Please repeat, from the entries that follow, the lines from the one containing "finish | pwr_good | u_timer.cnt[6]" through the one containing "clk_pin_slew_worst_paths_ps = 90" exactly, adding nothing.

Records provided START

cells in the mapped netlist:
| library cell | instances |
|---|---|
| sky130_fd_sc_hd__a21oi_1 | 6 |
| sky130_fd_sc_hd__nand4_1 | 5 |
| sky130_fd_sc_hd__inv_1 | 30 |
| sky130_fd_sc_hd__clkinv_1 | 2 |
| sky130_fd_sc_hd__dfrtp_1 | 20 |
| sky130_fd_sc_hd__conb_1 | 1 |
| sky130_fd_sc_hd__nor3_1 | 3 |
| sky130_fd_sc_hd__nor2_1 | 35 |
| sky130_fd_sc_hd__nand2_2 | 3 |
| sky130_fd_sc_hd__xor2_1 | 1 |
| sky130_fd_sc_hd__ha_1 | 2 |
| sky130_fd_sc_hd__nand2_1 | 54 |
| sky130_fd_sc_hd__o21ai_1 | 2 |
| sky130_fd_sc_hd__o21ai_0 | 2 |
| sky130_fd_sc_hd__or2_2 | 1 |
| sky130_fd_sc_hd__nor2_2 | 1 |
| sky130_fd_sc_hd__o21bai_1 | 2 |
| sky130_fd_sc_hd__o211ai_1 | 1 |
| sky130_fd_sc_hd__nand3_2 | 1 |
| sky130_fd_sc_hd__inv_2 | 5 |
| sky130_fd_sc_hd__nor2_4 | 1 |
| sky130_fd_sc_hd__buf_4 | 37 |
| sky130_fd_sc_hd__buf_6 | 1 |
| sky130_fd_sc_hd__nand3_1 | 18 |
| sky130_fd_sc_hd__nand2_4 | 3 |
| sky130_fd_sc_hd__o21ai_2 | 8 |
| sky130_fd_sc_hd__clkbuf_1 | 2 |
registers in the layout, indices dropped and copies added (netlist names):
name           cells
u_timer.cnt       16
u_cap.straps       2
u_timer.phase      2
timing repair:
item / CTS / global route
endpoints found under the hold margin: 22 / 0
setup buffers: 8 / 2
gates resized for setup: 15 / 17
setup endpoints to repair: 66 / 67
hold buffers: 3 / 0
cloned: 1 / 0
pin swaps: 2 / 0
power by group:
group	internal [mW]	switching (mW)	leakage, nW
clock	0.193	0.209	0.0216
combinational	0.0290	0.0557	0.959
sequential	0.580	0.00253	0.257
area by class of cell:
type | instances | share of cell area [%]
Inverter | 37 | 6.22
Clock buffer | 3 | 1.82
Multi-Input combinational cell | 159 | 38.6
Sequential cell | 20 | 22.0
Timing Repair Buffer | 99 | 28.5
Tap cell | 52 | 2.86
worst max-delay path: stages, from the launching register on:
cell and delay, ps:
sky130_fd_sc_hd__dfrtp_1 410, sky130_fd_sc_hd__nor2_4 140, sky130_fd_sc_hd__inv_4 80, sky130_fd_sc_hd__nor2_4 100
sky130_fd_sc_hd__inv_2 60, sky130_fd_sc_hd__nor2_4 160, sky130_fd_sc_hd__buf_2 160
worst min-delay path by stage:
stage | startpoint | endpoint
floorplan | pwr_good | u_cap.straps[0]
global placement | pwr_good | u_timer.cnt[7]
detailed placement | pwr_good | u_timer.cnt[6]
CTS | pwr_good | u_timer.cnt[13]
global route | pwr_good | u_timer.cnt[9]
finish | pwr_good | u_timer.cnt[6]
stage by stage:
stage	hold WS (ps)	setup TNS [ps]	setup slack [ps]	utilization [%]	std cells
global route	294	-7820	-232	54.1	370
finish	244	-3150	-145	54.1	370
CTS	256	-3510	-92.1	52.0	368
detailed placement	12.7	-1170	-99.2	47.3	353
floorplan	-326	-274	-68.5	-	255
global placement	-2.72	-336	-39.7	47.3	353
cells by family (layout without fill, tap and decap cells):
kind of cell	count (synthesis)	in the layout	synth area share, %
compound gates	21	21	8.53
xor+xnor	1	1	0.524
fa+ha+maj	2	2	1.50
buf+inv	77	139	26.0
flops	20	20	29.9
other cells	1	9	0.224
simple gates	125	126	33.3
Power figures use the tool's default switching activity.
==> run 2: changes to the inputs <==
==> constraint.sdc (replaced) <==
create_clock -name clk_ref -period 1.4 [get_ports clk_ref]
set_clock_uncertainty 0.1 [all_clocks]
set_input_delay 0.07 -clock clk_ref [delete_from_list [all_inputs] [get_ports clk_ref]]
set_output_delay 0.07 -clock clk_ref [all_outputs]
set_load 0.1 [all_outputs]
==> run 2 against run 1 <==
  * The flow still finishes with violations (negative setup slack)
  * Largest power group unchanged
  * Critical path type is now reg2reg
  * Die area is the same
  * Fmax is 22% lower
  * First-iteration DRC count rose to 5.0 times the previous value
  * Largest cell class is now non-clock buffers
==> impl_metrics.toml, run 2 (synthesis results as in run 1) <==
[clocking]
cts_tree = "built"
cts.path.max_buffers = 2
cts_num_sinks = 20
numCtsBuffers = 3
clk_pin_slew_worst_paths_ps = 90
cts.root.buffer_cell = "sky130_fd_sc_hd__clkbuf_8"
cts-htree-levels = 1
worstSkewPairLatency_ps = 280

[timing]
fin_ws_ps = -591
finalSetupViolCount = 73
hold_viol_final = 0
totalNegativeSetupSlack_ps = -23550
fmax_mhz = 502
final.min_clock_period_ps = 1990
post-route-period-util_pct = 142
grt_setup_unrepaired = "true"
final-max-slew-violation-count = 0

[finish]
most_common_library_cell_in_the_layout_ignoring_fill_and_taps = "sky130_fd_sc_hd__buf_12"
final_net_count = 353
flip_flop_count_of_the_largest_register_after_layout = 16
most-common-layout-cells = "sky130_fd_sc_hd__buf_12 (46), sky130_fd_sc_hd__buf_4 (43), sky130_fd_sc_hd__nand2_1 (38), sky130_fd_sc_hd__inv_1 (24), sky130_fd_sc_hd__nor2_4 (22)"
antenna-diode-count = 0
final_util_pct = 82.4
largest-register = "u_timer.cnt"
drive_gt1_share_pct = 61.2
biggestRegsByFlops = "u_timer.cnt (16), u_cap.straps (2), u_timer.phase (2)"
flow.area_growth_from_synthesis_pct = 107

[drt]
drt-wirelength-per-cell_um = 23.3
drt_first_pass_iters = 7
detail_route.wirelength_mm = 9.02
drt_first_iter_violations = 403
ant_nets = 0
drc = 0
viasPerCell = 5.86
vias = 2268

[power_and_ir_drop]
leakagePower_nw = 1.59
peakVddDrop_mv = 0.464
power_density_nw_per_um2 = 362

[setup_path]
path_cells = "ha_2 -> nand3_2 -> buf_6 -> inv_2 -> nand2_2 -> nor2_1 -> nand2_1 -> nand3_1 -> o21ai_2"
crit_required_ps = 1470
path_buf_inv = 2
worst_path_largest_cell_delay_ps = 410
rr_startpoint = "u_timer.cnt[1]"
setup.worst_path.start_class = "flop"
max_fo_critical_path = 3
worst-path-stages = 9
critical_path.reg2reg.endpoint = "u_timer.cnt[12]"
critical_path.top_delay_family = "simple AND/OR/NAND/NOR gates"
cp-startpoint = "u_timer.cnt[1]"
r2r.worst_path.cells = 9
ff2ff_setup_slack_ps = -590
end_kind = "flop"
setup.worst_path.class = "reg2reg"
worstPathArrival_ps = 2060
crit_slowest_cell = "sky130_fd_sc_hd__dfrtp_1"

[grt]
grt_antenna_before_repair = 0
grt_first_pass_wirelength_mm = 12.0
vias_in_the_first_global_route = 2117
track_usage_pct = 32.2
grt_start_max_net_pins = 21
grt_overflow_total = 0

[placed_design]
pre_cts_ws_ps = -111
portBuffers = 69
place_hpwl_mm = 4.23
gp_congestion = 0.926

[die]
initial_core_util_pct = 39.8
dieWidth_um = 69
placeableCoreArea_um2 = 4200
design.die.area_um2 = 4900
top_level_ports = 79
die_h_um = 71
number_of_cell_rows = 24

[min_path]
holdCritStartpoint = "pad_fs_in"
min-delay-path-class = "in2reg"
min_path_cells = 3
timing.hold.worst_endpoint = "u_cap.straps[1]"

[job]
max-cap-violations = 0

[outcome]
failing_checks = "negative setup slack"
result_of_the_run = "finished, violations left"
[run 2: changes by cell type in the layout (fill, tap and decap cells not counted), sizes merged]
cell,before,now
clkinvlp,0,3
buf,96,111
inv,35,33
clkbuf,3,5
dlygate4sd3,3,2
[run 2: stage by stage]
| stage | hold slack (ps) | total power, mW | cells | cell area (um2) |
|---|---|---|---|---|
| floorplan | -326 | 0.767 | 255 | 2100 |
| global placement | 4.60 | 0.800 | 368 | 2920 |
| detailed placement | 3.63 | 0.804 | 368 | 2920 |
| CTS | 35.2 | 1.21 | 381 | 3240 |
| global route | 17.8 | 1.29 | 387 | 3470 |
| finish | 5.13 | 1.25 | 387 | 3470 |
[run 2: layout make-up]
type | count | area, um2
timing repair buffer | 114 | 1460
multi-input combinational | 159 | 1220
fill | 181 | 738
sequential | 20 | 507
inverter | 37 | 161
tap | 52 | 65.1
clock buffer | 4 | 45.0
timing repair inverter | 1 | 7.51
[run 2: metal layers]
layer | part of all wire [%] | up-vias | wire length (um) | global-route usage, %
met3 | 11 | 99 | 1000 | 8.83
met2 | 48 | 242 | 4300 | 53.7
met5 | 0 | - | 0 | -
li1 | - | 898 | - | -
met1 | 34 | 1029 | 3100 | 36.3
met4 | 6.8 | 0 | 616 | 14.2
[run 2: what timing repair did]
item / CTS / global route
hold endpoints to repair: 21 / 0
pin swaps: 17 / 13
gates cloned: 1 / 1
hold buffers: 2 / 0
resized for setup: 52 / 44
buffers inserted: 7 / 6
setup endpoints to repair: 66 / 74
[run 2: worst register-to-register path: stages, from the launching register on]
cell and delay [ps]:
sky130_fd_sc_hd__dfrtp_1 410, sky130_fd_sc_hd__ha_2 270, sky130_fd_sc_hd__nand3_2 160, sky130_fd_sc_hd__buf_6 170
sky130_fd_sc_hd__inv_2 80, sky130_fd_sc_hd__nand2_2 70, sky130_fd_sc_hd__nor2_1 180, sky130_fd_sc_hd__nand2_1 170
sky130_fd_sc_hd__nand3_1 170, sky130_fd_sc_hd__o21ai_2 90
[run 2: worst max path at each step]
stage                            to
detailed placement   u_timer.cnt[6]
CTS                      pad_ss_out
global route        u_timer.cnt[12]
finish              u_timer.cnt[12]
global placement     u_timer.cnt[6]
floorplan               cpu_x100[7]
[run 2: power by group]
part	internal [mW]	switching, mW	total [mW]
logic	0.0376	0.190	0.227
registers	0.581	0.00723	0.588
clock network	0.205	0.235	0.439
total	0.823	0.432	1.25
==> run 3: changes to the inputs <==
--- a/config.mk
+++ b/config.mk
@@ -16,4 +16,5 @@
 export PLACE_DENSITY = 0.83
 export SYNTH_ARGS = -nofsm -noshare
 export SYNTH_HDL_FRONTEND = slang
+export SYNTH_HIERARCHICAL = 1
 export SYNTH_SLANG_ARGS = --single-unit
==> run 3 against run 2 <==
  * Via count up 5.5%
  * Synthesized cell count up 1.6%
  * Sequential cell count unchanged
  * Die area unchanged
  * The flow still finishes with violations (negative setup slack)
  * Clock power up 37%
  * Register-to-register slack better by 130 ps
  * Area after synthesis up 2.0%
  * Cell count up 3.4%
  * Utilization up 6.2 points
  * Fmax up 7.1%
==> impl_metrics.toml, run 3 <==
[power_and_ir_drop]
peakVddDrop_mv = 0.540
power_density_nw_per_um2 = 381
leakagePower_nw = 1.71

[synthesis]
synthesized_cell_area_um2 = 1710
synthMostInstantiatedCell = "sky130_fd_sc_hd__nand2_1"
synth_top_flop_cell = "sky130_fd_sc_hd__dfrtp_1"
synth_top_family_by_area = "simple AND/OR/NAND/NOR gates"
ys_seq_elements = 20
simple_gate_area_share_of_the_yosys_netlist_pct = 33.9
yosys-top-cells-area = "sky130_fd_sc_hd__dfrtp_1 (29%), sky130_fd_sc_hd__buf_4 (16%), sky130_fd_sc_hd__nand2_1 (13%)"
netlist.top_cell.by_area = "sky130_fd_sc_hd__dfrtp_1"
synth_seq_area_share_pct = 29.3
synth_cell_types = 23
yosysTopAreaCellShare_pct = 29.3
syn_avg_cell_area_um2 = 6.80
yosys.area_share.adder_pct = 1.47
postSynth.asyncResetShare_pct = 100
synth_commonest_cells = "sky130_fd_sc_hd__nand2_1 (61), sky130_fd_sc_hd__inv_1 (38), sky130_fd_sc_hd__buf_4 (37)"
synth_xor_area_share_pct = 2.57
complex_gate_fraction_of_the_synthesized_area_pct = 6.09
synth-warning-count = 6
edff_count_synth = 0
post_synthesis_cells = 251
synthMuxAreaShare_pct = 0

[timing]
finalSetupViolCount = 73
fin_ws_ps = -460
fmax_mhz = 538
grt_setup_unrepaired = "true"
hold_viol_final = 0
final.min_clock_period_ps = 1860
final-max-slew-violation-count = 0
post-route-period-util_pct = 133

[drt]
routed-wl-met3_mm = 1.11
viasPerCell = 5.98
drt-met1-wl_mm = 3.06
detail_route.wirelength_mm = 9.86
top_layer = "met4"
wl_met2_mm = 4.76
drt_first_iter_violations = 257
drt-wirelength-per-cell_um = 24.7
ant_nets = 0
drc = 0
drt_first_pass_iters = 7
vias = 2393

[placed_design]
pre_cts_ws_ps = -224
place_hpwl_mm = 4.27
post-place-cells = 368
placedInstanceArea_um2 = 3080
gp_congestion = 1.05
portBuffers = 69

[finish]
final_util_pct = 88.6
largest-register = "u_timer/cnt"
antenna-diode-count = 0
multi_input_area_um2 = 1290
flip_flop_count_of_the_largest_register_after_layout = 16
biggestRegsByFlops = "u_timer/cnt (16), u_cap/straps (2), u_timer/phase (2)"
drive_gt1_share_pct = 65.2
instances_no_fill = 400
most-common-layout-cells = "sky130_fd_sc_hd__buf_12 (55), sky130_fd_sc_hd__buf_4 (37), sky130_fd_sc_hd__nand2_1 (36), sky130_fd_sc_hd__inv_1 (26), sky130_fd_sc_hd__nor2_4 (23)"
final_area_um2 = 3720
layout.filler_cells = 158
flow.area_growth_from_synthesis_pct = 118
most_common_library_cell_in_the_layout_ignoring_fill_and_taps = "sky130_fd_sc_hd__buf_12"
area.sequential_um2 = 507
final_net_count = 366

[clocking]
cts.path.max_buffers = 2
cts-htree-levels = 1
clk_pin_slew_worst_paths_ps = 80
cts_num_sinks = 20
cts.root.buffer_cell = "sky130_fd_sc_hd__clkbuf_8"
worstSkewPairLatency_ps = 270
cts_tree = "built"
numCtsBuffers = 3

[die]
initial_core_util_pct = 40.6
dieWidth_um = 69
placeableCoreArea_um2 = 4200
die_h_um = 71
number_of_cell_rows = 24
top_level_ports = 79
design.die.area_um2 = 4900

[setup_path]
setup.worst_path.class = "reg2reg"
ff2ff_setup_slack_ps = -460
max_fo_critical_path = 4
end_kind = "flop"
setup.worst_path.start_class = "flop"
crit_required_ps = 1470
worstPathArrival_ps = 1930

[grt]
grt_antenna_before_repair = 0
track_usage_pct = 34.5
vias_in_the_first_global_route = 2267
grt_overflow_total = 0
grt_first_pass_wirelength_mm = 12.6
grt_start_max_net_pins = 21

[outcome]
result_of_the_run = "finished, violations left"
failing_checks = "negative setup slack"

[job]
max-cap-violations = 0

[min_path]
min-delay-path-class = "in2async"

Records provided END

*Written response:*
finish | pwr_good | u_timer.cnt[6]
stage by stage:
stage	hold WS (ps)	setup TNS [ps]	setup slack [ps]	utilization [%]	std cells
global route	294	-7820	-232	54.1	370
finish	244	-3150	-145	54.1	370
CTS	256	-3510	-92.1	52.0	368
detailed placement	12.7	-1170	-99.2	47.3	353
floorplan	-326	-274	-68.5	-	255
global placement	-2.72	-336	-39.7	47.3	353
cells by family (layout without fill, tap and decap cells):
kind of cell	count (synthesis)	in the layout	synth area share, %
compound gates	21	21	8.53
xor+xnor	1	1	0.524
fa+ha+maj	2	2	1.50
buf+inv	77	139	26.0
flops	20	20	29.9
other cells	1	9	0.224
simple gates	125	126	33.3
Power figures use the tool's default switching activity.
==> run 2: changes to the inputs <==
==> constraint.sdc (replaced) <==
create_clock -name clk_ref -period 1.4 [get_ports clk_ref]
set_clock_uncertainty 0.1 [all_clocks]
set_input_delay 0.07 -clock clk_ref [delete_from_list [all_inputs] [get_ports clk_ref]]
set_output_delay 0.07 -clock clk_ref [all_outputs]
set_load 0.1 [all_outputs]
==> run 2 against run 1 <==
  * The flow still finishes with violations (negative setup slack)
  * Largest power group unchanged
  * Critical path type is now reg2reg
  * Die area is the same
  * Fmax is 22% lower
  * First-iteration DRC count rose to 5.0 times the previous value
  * Largest cell class is now non-clock buffers
==> impl_metrics.toml, run 2 (synthesis results as in run 1) <==
[clocking]
cts_tree = "built"
cts.path.max_buffers = 2
cts_num_sinks = 20
numCtsBuffers = 3
clk_pin_slew_worst_paths_ps = 90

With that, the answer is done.